- _WHAT TO WORK ON_
Which lines below fall between the one containing "ST_BGZ: begin" and the one containing "AST_BG_HOLD: assert property"? Repeat them exactly, counting both of those lines, and add nothing else.

- _INFORMATION GIVEN_
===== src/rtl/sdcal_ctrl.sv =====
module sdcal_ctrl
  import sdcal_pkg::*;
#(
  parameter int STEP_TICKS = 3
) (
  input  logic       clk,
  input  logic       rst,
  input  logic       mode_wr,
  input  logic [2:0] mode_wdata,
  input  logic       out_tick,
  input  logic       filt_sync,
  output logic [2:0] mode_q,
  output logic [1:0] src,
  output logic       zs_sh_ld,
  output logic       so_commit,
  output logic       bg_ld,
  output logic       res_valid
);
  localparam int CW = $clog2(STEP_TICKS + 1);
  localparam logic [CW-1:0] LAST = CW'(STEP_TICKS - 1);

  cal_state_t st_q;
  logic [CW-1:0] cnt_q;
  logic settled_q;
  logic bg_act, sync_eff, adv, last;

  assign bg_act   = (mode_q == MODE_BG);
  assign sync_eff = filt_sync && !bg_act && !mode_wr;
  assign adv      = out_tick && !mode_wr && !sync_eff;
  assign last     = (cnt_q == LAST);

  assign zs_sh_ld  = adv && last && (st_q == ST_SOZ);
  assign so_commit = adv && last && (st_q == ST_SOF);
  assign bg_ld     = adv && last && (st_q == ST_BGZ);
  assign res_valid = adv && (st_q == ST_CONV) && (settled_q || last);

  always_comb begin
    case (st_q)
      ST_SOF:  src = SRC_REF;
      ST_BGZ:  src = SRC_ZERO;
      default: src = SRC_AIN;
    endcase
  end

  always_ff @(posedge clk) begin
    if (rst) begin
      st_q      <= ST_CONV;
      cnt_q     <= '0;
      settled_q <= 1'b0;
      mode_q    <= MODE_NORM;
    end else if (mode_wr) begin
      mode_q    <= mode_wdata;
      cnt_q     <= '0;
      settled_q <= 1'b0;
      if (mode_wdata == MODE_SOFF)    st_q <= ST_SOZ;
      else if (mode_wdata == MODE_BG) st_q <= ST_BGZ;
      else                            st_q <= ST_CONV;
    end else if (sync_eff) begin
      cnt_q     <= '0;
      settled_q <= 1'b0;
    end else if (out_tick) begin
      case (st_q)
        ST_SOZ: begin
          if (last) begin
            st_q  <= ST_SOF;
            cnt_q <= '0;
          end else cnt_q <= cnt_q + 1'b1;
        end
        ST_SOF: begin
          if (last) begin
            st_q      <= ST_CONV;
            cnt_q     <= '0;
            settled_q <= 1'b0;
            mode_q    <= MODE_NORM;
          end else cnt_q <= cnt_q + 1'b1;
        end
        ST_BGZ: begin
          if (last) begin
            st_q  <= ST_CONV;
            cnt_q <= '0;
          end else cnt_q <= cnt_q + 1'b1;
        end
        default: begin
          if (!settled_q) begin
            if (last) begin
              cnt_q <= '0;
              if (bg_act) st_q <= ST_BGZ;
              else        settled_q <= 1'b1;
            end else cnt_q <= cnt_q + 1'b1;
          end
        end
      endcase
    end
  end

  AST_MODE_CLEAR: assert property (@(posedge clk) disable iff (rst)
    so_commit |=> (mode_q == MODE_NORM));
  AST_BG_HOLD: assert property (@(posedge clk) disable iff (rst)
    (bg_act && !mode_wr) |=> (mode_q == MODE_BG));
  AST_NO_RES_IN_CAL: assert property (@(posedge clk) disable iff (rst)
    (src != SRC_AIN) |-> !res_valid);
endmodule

- _TASK OUTPUT_
        ST_BGZ: begin
          if (last) begin
            st_q  <= ST_CONV;
            cnt_q <= '0;
          end else cnt_q <= cnt_q + 1'b1;
        end
        default: begin
          if (!settled_q) begin
            if (last) begin
              cnt_q <= '0;
              if (bg_act) st_q <= ST_BGZ;
              else        settled_q <= 1'b1;
            end else cnt_q <= cnt_q + 1'b1;
          end
        end
      endcase
    end
  end

  AST_MODE_CLEAR: assert property (@(posedge clk) disable iff (rst)
    so_commit |=> (mode_q == MODE_NORM));
  AST_BG_HOLD: assert property (@(posedge clk) disable iff (rst)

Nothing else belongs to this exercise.